Abstract
Many molecular systems, such as intrinsically disordered proteins and flexible multi-domain complexes, are highly dynamic and often inaccessible to conventional X-ray crystallography or cryo-EM due to their conformational heterogeneity and flexibility. As a result, resolving their atomic-level dynamics remains a significant challenge. In this study, we present SimHS-AFMfit-MD, an integrative framework that combines high-speed atomic force microscopy (HS-AFM), molecular dynamics (MD) simulations, and AFMfit-based structural modeling to reconstruct dynamic protein conformations at atomic resolution. Using alpha-actinin, an actin crosslinking protein, as a challenging test system, we show that AFMfit guided by nonlinear normal mode analysis (AFMfit-NMA) enables accurate structural fitting, while guiding AFMfit with MD trajectories (AFMfit-MD) further enhances the flexible fitting performance, achieving closer agreement with unbiased all-atom MD simulation results. This strategy allows us to convert thousands of three-dimensional HS-AFM images into atomic-scale conformational ensembles, revealing the twisting and bending transitions underlying Ca²⁺-bound and Ca²⁺-unbound alpha-actinin.
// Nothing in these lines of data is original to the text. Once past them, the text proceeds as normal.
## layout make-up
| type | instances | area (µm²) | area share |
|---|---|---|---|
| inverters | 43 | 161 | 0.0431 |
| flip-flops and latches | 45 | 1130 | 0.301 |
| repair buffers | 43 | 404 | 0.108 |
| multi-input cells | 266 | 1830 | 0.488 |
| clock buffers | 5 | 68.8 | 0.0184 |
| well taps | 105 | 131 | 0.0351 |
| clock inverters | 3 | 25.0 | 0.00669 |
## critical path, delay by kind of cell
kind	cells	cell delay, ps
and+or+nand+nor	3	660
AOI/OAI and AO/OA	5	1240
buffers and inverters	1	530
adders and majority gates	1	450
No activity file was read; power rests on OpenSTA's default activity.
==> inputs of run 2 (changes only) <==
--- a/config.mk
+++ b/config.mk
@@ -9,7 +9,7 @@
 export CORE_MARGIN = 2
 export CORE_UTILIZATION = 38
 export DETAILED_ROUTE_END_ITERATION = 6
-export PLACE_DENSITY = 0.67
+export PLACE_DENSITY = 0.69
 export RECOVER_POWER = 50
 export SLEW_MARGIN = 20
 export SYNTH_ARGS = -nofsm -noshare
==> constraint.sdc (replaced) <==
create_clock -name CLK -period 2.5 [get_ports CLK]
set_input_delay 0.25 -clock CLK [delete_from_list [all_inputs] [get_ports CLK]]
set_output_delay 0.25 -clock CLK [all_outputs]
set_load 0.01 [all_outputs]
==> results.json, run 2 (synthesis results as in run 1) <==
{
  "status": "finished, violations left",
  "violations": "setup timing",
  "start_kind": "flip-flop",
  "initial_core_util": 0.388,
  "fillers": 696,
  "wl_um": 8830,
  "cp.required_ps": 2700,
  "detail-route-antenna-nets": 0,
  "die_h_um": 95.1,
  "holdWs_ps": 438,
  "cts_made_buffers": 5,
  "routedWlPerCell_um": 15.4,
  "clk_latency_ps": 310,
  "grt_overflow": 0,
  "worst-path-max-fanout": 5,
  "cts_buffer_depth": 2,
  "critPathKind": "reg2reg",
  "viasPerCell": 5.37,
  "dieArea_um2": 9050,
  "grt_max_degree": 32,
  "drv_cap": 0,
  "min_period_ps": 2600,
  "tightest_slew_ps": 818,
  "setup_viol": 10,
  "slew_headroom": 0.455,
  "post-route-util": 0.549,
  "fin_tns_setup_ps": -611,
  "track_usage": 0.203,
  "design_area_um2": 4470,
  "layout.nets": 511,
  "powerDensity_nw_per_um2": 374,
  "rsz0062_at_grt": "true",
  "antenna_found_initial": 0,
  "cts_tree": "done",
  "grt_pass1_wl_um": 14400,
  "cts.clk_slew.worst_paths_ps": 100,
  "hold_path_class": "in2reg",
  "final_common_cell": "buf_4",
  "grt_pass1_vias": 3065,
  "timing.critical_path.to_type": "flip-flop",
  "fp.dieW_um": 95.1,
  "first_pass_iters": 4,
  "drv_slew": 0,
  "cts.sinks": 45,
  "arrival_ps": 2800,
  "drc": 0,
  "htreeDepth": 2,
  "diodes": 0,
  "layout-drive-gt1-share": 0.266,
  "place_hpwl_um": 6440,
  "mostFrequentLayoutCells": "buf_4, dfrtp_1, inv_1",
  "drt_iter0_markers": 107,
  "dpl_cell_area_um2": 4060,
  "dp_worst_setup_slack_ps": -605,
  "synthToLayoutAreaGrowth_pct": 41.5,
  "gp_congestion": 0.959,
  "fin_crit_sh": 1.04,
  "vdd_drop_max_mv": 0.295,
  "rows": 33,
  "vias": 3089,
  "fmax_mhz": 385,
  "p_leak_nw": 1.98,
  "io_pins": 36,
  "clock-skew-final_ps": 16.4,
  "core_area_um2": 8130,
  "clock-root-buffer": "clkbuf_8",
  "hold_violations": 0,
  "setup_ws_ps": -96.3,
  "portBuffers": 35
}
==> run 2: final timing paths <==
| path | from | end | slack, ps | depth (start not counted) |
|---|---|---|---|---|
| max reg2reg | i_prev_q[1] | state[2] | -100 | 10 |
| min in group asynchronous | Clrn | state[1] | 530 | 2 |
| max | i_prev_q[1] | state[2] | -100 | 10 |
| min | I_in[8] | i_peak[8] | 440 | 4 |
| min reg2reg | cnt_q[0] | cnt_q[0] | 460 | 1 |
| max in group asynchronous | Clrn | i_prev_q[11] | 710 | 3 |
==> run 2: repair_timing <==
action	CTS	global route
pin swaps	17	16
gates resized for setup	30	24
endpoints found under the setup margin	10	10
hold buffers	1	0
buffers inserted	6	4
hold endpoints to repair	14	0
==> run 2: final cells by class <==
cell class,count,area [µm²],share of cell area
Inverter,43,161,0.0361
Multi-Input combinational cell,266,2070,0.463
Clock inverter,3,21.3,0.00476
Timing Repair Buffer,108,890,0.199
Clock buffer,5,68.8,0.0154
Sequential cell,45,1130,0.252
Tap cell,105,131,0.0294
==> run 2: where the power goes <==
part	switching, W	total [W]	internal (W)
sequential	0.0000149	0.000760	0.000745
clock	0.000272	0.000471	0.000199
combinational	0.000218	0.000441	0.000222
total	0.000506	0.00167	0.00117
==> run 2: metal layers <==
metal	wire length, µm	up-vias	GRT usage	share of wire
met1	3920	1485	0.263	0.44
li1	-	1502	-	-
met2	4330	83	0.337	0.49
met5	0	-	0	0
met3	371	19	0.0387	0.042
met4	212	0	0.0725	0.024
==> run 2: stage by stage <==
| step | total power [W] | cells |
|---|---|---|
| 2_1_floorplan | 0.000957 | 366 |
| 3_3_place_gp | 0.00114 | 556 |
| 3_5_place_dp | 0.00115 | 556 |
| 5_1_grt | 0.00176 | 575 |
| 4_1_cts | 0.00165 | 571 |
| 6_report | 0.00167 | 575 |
Together, our results establish a hybrid computational–experimental approach that bridges the spatial and, to some extent, temporal resolution gaps between simulation and imaging, paving the way for real-time visualization of protein conformational dynamics at the atomic scale.
Ngo, K.X., Sumikama, T., Vuillemot, R., Nguyen, H.G., Le, N.T.P. and Grudinin, S. (2026) Nano Letters, 26(9), pp. 3298–3307.